About this exercise: All that should appear is the run of lines from the one containing "area, um^2 |" through the end of the records, each repeated exactly.

Stored data
━━━━━━━━━━

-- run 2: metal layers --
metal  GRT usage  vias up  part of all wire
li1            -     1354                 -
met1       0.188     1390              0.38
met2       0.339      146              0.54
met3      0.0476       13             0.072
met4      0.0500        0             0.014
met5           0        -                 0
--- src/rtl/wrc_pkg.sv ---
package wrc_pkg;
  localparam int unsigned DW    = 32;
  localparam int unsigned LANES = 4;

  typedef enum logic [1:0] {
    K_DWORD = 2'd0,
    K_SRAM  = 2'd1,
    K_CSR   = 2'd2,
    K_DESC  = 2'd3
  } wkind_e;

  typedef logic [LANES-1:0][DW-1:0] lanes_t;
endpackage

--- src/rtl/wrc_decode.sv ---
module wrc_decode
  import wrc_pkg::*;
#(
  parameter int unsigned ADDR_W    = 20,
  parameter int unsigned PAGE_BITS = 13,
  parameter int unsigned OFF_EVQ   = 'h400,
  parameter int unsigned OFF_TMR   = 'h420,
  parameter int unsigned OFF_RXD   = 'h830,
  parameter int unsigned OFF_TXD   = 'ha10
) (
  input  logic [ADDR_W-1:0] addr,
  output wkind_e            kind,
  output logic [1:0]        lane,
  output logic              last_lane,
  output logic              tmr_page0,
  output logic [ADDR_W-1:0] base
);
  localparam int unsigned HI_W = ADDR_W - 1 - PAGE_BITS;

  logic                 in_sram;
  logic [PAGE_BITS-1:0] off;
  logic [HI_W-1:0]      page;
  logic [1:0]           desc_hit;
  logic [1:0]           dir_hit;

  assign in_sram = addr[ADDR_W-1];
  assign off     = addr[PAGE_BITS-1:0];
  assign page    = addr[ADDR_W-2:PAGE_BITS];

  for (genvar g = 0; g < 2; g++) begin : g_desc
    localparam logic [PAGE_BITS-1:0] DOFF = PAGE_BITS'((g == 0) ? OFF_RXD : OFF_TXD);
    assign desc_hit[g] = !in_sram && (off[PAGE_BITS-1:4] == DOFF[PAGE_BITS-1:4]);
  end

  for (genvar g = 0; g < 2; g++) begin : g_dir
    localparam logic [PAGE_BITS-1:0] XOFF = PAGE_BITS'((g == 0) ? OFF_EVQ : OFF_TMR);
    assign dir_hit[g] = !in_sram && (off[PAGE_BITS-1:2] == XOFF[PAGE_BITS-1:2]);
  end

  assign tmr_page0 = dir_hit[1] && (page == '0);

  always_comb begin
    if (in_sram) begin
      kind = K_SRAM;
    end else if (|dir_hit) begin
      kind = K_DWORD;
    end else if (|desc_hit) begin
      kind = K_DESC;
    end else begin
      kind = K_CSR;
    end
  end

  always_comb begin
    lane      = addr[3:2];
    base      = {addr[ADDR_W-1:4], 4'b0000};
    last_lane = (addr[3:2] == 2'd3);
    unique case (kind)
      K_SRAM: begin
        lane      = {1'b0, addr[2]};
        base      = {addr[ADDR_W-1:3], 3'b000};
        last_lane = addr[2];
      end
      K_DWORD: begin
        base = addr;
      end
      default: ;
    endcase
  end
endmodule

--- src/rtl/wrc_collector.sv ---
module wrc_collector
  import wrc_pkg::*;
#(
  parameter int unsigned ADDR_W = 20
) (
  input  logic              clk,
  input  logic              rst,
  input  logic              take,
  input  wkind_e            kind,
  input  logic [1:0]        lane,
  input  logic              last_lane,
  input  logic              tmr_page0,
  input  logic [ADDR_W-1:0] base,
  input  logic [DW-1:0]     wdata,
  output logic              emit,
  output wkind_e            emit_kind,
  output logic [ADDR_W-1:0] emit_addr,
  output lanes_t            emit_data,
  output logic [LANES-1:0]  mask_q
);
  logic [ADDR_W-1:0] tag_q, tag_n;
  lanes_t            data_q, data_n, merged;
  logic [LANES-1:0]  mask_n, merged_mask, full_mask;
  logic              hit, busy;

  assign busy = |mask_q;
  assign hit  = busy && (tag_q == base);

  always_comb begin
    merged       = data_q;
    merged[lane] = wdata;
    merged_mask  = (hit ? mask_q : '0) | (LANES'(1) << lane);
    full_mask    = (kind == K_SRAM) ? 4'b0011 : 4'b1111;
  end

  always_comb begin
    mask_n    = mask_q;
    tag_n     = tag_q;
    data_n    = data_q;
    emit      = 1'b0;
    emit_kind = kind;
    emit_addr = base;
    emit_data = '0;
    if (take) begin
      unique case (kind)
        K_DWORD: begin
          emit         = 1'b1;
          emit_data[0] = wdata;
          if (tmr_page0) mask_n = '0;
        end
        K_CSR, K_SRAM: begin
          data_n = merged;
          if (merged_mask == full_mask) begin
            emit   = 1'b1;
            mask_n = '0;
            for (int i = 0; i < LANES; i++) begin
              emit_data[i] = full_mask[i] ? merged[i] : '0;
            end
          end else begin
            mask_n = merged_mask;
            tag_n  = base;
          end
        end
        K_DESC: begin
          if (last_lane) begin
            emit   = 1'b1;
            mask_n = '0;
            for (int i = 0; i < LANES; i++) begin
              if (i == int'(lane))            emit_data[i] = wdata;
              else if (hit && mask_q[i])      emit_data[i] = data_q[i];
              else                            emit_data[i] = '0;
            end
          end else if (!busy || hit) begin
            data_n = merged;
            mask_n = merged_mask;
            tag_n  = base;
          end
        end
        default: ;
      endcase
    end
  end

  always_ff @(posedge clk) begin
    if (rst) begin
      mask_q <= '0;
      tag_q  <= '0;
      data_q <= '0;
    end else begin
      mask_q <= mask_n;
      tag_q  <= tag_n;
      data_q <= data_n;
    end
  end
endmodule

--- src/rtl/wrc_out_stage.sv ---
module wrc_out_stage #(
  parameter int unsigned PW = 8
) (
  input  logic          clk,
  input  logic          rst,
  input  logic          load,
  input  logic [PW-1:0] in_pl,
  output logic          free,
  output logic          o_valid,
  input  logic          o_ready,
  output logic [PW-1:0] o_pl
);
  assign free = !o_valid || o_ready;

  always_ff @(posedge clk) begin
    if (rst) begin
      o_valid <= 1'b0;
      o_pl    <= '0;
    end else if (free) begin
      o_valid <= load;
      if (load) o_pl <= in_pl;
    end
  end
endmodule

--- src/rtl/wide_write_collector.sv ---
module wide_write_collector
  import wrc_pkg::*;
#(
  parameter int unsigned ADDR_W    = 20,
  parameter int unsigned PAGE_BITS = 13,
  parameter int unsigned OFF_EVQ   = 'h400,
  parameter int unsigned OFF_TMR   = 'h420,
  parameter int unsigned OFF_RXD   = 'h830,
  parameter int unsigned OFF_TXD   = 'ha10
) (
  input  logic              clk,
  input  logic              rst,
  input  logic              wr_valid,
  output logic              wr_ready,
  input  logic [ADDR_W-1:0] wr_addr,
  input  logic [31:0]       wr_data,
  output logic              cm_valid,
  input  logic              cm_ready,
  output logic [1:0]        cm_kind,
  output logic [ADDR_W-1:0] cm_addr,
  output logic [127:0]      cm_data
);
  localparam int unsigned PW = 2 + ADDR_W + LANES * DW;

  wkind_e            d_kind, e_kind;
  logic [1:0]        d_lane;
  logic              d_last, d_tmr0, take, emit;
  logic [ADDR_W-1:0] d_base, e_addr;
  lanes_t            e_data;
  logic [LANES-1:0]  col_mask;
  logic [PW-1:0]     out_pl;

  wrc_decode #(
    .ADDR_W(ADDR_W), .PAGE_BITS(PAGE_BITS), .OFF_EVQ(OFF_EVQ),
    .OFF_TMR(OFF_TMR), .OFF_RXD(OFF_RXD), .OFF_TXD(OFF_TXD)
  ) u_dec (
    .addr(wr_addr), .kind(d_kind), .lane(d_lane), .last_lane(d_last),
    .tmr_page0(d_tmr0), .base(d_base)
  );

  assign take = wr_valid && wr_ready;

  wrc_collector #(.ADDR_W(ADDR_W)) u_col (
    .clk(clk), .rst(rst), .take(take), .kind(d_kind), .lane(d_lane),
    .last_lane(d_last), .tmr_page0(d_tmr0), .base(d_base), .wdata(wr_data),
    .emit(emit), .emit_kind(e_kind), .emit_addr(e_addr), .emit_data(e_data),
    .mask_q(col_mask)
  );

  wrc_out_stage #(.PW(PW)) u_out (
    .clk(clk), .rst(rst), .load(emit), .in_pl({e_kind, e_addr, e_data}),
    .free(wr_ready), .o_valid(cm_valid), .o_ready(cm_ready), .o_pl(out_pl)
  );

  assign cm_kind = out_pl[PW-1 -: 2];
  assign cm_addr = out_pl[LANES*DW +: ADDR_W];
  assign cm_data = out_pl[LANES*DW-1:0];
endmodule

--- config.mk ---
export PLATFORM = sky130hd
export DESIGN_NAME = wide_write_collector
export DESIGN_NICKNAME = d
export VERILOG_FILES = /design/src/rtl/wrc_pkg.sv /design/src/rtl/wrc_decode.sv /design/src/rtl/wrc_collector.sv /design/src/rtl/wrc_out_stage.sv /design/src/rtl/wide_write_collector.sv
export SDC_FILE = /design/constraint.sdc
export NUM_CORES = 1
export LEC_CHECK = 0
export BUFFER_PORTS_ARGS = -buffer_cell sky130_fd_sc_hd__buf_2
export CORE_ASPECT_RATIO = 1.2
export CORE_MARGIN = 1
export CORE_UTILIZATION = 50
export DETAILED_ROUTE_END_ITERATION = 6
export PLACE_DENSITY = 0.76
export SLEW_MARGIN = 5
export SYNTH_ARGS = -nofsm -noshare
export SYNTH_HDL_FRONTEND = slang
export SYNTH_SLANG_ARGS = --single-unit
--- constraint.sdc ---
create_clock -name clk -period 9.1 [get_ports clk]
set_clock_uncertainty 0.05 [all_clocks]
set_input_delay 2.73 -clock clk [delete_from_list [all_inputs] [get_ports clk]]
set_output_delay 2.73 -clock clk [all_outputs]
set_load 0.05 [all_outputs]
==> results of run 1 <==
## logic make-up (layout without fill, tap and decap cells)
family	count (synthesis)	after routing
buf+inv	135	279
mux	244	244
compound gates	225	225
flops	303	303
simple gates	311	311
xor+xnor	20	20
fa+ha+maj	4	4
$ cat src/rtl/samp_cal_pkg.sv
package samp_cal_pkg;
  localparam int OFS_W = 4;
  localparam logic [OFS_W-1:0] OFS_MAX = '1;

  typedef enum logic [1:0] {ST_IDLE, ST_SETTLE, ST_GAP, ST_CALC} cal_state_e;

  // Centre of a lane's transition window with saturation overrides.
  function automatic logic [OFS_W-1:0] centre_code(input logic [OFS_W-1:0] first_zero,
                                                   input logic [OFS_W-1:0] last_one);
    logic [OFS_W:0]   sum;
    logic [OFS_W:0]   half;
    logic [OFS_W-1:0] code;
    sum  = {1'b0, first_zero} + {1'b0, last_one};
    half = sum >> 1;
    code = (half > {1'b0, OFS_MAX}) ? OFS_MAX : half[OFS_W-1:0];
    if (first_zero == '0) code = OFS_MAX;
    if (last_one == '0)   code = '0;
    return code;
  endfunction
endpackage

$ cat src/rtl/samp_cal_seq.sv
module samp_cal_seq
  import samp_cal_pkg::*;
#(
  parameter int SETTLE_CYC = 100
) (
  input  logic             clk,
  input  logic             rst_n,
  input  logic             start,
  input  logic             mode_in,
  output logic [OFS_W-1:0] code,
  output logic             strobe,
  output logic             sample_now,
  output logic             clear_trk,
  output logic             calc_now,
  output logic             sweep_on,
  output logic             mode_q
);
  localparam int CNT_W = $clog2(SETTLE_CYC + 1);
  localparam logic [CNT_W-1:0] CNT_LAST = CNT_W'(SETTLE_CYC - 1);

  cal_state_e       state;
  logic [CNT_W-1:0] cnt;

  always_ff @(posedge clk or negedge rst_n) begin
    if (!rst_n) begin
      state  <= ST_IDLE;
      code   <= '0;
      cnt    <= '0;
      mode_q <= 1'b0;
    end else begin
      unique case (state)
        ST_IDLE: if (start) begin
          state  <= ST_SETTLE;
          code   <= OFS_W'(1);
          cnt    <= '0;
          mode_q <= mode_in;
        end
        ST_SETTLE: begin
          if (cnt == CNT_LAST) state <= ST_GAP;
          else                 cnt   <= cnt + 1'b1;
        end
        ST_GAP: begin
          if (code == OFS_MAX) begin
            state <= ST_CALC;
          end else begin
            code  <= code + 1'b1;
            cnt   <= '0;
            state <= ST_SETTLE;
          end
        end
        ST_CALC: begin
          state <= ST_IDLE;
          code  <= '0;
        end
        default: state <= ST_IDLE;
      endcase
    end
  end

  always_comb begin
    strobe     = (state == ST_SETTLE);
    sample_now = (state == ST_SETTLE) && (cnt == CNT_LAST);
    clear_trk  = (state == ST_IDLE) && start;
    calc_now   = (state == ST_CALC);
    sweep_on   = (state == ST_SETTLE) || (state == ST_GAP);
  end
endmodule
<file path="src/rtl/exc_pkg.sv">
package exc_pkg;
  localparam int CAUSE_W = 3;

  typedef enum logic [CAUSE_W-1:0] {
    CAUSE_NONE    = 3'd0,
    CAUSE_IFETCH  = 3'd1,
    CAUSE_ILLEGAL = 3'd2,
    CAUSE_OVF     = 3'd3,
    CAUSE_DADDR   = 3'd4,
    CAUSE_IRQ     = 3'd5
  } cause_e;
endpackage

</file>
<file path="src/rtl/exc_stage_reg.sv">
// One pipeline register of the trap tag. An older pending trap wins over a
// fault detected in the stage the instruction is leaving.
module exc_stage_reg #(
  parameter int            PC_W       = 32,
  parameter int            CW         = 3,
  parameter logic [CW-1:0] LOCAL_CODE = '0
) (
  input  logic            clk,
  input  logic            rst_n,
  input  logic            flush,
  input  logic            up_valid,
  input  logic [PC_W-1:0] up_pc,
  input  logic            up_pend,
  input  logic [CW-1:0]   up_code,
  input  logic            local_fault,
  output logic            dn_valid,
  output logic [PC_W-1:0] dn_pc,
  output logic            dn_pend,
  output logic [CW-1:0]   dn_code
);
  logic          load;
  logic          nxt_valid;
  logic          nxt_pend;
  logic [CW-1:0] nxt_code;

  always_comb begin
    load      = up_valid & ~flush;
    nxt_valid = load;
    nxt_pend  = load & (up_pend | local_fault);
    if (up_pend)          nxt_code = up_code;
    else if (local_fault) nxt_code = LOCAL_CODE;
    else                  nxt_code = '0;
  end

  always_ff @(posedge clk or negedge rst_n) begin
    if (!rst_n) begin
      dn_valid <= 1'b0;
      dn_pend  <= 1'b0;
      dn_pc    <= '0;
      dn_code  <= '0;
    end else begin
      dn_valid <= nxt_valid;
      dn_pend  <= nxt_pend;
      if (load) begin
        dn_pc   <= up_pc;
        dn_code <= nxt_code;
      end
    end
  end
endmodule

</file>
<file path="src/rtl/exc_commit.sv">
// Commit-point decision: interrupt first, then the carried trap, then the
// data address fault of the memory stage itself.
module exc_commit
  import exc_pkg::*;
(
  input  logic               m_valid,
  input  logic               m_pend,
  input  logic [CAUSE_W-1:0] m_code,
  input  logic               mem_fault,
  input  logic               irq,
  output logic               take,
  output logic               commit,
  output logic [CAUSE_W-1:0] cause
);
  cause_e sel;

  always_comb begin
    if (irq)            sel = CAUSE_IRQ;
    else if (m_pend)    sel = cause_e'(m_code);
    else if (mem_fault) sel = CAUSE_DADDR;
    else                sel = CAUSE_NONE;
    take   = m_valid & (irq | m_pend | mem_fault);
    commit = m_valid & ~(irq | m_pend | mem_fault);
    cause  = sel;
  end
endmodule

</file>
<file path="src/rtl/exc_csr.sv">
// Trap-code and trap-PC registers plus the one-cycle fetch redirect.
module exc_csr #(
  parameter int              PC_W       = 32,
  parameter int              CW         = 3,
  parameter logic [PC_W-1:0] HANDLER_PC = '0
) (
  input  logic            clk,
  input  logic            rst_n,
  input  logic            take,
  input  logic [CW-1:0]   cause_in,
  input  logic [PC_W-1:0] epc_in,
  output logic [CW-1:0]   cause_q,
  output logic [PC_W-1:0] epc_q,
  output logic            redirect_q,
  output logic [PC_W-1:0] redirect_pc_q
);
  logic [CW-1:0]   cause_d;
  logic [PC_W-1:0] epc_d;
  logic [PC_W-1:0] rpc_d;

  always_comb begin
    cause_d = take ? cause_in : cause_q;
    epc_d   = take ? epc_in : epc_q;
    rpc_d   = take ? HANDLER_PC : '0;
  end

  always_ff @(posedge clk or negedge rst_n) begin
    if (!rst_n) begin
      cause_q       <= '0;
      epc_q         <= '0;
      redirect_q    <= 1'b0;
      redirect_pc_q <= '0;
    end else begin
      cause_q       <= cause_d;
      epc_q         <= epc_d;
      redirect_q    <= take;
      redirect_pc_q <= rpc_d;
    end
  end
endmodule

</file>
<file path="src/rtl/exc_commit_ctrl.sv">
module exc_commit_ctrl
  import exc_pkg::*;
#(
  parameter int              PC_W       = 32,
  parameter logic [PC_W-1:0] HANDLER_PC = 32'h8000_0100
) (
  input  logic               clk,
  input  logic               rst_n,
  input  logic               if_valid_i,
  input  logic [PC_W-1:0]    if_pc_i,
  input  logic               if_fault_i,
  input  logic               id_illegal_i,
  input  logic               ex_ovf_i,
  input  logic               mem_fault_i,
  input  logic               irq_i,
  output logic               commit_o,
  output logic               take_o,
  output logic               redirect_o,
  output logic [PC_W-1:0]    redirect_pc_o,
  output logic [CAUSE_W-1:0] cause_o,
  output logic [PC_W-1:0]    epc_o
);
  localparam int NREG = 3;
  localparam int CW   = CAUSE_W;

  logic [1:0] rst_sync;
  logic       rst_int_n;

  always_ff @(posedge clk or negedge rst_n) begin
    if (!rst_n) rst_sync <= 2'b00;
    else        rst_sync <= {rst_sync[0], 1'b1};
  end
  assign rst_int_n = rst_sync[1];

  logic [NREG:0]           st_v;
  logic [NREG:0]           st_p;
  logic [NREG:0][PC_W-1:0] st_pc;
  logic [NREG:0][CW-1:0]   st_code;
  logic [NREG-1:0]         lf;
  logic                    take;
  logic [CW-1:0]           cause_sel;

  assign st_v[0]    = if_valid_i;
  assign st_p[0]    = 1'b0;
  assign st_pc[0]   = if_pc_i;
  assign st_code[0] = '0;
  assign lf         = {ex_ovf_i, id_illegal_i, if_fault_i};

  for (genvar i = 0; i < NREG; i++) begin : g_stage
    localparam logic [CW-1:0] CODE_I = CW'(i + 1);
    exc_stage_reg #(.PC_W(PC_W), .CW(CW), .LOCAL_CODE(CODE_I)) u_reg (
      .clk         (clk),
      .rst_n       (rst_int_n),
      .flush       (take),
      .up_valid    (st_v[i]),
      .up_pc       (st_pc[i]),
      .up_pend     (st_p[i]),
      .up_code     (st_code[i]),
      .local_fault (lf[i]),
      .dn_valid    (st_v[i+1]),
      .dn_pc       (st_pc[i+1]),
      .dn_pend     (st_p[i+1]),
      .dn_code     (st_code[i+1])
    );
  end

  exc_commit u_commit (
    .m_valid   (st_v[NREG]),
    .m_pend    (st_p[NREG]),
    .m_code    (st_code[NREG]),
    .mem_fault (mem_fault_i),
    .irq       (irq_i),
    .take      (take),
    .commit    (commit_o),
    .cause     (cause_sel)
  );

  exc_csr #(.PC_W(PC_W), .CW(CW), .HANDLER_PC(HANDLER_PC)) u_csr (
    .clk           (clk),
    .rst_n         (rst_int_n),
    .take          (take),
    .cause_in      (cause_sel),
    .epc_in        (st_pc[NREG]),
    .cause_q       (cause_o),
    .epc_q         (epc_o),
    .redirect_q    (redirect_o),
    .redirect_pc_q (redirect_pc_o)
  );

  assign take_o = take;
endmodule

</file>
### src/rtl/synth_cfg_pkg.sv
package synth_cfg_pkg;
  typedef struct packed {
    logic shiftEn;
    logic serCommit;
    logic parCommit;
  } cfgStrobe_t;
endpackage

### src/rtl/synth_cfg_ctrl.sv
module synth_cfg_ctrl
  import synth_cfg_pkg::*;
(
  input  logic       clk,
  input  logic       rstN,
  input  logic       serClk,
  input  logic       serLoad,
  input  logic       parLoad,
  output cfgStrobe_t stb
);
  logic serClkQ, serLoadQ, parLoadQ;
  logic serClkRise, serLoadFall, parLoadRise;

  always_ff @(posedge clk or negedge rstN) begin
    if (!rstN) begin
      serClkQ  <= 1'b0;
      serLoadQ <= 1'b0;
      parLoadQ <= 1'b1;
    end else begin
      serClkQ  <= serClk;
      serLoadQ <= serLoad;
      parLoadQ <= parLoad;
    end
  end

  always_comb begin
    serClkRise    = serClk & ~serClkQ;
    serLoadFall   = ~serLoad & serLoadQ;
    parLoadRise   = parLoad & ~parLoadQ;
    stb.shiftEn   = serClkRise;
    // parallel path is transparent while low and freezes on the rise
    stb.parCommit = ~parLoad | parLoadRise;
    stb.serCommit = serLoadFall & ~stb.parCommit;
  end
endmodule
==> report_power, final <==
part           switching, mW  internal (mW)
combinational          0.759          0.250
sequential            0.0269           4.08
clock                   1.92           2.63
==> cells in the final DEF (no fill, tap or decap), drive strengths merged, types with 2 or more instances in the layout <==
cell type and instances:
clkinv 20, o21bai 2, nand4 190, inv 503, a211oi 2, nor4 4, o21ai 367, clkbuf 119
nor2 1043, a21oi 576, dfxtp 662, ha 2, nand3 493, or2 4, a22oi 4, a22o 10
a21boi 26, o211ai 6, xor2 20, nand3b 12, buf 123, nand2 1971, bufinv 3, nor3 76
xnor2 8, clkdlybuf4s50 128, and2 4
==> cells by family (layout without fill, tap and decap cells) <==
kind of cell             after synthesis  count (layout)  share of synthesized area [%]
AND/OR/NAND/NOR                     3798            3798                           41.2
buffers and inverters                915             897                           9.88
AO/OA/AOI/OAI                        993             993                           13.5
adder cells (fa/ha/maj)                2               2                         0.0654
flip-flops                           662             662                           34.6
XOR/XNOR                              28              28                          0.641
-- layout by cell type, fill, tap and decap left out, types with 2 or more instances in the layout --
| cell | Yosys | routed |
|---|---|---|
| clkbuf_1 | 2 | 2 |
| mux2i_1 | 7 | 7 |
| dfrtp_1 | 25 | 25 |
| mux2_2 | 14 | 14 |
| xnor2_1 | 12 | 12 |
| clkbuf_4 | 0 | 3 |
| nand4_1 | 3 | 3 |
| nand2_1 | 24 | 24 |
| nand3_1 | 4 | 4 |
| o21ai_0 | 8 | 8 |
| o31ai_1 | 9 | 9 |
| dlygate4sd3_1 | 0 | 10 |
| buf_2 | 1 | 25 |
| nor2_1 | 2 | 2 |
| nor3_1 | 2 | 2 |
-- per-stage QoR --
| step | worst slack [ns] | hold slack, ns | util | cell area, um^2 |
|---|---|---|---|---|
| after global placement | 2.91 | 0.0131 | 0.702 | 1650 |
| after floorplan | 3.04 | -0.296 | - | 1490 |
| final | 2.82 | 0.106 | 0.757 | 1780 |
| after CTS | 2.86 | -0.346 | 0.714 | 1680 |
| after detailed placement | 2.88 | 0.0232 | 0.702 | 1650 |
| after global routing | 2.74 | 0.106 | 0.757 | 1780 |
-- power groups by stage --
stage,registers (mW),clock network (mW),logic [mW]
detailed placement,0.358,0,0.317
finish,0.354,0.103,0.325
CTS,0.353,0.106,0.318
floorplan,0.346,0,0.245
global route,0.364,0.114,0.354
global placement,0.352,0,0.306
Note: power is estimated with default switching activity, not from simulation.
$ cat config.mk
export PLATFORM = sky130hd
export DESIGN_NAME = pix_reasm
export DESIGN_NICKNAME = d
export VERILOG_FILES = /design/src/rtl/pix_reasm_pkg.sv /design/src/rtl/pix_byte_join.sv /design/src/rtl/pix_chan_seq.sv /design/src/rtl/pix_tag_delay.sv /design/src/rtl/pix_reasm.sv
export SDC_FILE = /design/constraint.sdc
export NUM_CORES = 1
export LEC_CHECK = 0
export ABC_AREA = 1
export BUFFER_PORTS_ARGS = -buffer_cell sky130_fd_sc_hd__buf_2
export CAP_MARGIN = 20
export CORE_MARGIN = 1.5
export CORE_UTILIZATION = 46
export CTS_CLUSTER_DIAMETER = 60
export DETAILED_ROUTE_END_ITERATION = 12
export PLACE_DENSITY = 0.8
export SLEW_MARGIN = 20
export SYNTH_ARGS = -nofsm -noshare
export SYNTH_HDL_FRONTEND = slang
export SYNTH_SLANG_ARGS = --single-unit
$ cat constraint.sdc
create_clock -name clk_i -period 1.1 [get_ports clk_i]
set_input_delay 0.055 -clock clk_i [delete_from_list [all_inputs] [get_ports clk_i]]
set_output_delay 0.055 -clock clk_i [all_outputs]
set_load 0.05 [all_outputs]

━━━━━━━━━━

Solution:
| step | worst slack [ns] | hold slack, ns | util | cell area, um^2 |
|---|---|---|---|---|
| after global placement | 2.91 | 0.0131 | 0.702 | 1650 |
| after floorplan | 3.04 | -0.296 | - | 1490 |
| final | 2.82 | 0.106 | 0.757 | 1780 |
| after CTS | 2.86 | -0.346 | 0.714 | 1680 |
| after detailed placement | 2.88 | 0.0232 | 0.702 | 1650 |
| after global routing | 2.74 | 0.106 | 0.757 | 1780 |
-- power groups by stage --
stage,registers (mW),clock network (mW),logic [mW]
detailed placement,0.358,0,0.317
finish,0.354,0.103,0.325
CTS,0.353,0.106,0.318
floorplan,0.346,0,0.245
global route,0.364,0.114,0.354
global placement,0.352,0,0.306
Note: power is estimated with default switching activity, not from simulation.
$ cat config.mk
export PLATFORM = sky130hd
export DESIGN_NAME = pix_reasm
export DESIGN_NICKNAME = d
export VERILOG_FILES = /design/src/rtl/pix_reasm_pkg.sv /design/src/rtl/pix_byte_join.sv /design/src/rtl/pix_chan_seq.sv /design/src/rtl/pix_tag_delay.sv /design/src/rtl/pix_reasm.sv
export SDC_FILE = /design/constraint.sdc
export NUM_CORES = 1
export LEC_CHECK = 0
export ABC_AREA = 1
export BUFFER_PORTS_ARGS = -buffer_cell sky130_fd_sc_hd__buf_2
export CAP_MARGIN = 20
export CORE_MARGIN = 1.5
export CORE_UTILIZATION = 46
export CTS_CLUSTER_DIAMETER = 60
export DETAILED_ROUTE_END_ITERATION = 12
export PLACE_DENSITY = 0.8
export SLEW_MARGIN = 20
export SYNTH_ARGS = -nofsm -noshare
export SYNTH_HDL_FRONTEND = slang
export SYNTH_SLANG_ARGS = --single-unit
$ cat constraint.sdc
create_clock -name clk_i -period 1.1 [get_ports clk_i]
set_input_delay 0.055 -clock clk_i [delete_from_list [all_inputs] [get_ports clk_i]]
set_output_delay 0.055 -clock clk_i [all_outputs]
set_load 0.05 [all_outputs]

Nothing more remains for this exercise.